With more Americans spending time in the great outdoors amid the coronavirus pandemic, the trend has lead to a glut in inventory at recreational vehicle dealerships.
Polaris and Thor Industries, two recreational vehicle manufacturers with more than $5 billion in value on the stock market, are both bolstering their operations to respond to unprecedented consumer demand in the industry.
Both companies are reporting having the lowest number of rec vehicles, like boats, motorhomes and four-wheelers, on hand in decades as new consumers seeking new ways to spend the time with restrictions on gathering and other activities in place across the country.
“Historically, we’ve never seen the inventory this low,” Bob Martin, chief executive of Thor Industries, told CNBC’s Jim Cramer Tuesday. He said he would have to go back 15 years, when Thor’s production rate was much lower, to see inventory at current levels.
“We’re really ramping up production as safely as we can and our backlog has grown and it continues to grow,” he said.
In a separate interview that aired on “Mad Money” that same day, Scott Wine, head of Polaris Inc., said his company is also seeing “unprecedented demand,” which is being driven by new customers, particularly millennials, coming into the powersports market. The newfound interest has brought Polaris’ inventory down to a “multi-decade low,” he added.
“We just do not have enough dealer inventory and … we’re really working to optimize our supply chain,” he said. “We’re giving them enough to keep going, but, ultimately, it’s at a multi-decade low right now … it’s going to be a few more quarters before we get there.”

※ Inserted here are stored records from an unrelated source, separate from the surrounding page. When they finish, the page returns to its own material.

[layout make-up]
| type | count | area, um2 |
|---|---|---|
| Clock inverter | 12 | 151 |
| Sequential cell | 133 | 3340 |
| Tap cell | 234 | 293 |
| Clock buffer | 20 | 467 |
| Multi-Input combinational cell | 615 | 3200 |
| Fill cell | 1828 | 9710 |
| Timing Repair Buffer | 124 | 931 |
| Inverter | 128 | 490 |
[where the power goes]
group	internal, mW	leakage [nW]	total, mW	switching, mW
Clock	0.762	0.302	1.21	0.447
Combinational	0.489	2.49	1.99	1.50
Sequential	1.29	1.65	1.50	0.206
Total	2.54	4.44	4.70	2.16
**config.mk**
```make
export PLATFORM = sky130hd
export DESIGN_NAME = mode0_ack_bus
export DESIGN_NICKNAME = d
export VERILOG_FILES = /design/src/shared/ack_bus_pkg.sv /design/src/shared/strobe_if.sv /design/src/io_strobe_gen.sv /design/src/mode0_ack_bus.sv
export SDC_FILE = /design/constraint.sdc
export NUM_CORES = 1
export LEC_CHECK = 0
export BUFFER_PORTS_ARGS = -buffer_cell sky130_fd_sc_hd__buf_2
export CAP_MARGIN = 20
export CORE_UTILIZATION = 43
export CTS_CLUSTER_SIZE = 14
export DETAILED_ROUTE_END_ITERATION = 10
export GPL_TIMING_DRIVEN = 0
export PLACE_DENSITY = 0.72
export SLEW_MARGIN = 25
export SYNTH_ARGS = -nofsm -noshare
export SYNTH_HDL_FRONTEND = slang
export SYNTH_SLANG_ARGS = --single-unit
export TNS_END_PERCENT = 20
```
**constraint.sdc**
```tcl
create_clock -name i_clk -period 3.5 [get_ports i_clk]
set_input_delay 0.35 -clock i_clk [delete_from_list [all_inputs] [get_ports i_clk]]
set_output_delay 0.35 -clock i_clk [all_outputs]
set_load 0.005 [all_outputs]
```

As the warmer months get behind us and the winter months approaching, Polaris is reporting early signs of strong snowmobile sales.

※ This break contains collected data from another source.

## config.mk

```make
export PLATFORM = sky130hd
export DESIGN_NAME = uief_top
export DESIGN_NICKNAME = d
export VERILOG_FILES = /design/src/design/uief_pkg.sv /design/src/design/uief_top.sv
export VERILOG_INCLUDE_DIRS = /design/src /design/src/design
export SDC_FILE = /design/constraint.sdc
export NUM_CORES = 1
export LEC_CHECK = 0
export BUFFER_PORTS_ARGS = -buffer_cell sky130_fd_sc_hd__buf_2
export CAP_MARGIN = 20
export CORE_MARGIN = 2
export CORE_UTILIZATION = 45
export DETAILED_ROUTE_END_ITERATION = 7
export PLACE_DENSITY = 0.69
export SLEW_MARGIN = 20
export SYNTH_ARGS = -nofsm -noshare
export SYNTH_HDL_FRONTEND = slang
export SYNTH_SLANG_ARGS = --single-unit
```

## constraint.sdc

```tcl
create_clock -name core_clk -period 5.15 [get_ports core_clk]
set_input_delay 0.7725 -clock core_clk [delete_from_list [all_inputs] [get_ports core_clk]]
set_output_delay 0.7725 -clock core_clk [all_outputs]
set_load 0.02 [all_outputs]
```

Polaris is also seeing more women buying its products, and the spike in new customers — in addition to the low supply in motor vehicles — warranted the company to cut back on its marketing spending. That has allowed the company to utilize better pricing power and improve its margins, Wine said.
“Once we bring them in, they’re more likely to bring their friends in and keep this going for us,” he said. “We do not plan to get to those higher-level promotions. We believe that we’ve got the right products, we’ve got the right marketing campaigns and we’re really confident in our ability to deliver both the third quarter and the rest of the year strong for shareholders.”

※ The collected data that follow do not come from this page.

<file path="config.mk">
export PLATFORM = sky130hd
export DESIGN_NAME = ltg_guard
export DESIGN_NICKNAME = d
export VERILOG_FILES = /design/src/logic/ltg_pkg.sv /design/src/logic/ltg_fifo.sv /design/src/logic/ltg_sync.sv /design/src/logic/ltg_guard.sv
export SDC_FILE = /design/constraint.sdc
export NUM_CORES = 1
export LEC_CHECK = 0
export ABC_CLOCK_PERIOD_IN_PS = 4100
export BUFFER_PORTS_ARGS = -buffer_cell sky130_fd_sc_hd__buf_2
export CAP_MARGIN = 40
export CORE_ASPECT_RATIO = 1.1
export CORE_MARGIN = 4
export CORE_UTILIZATION = 49
export DETAILED_ROUTE_END_ITERATION = 7
export PLACE_DENSITY = 0.65
export SLEW_MARGIN = 40
export SYNTH_ARGS = -nofsm -noshare
export SYNTH_HDL_FRONTEND = slang
export SYNTH_SLANG_ARGS = --single-unit
</file>
<file path="constraint.sdc">
create_clock -name core_clk_i -period 4.1 [get_ports core_clk_i]
set_input_delay 0 -clock core_clk_i [delete_from_list [all_inputs] [get_ports core_clk_i]]
set_output_delay 0 -clock core_clk_i [all_outputs]
set_load 0.02 [all_outputs]
</file>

As for Thor’s Martin, he sees the rise in demand for its motorhomes being a long-term trend, aided by the remote work and remote learning lifestyle that can be carried out while on a road trip. The company has record backlog and expects the trends to stick around for longer than just the near term.
“We see this as a very long-term issue that we’re facing but it’s an opportunity,” he said. “For us, we see a lot of people coming in that are new to the industry that have really latched on to this lifestyle, and we see this being as something that grows for many, many years to come.”
While both companies have enjoyed outsized demand for their products, only one stock has proved to be a winner on the market this year.
Shares of Polaris dipped 0.84% in Tuesday’s session to $91.31, down more than 10% on the year.
Thor Industries on the other hand is up almost 27% year to date. The stock also dipped 0.41% in Tuesday’s market, closing at $94.26.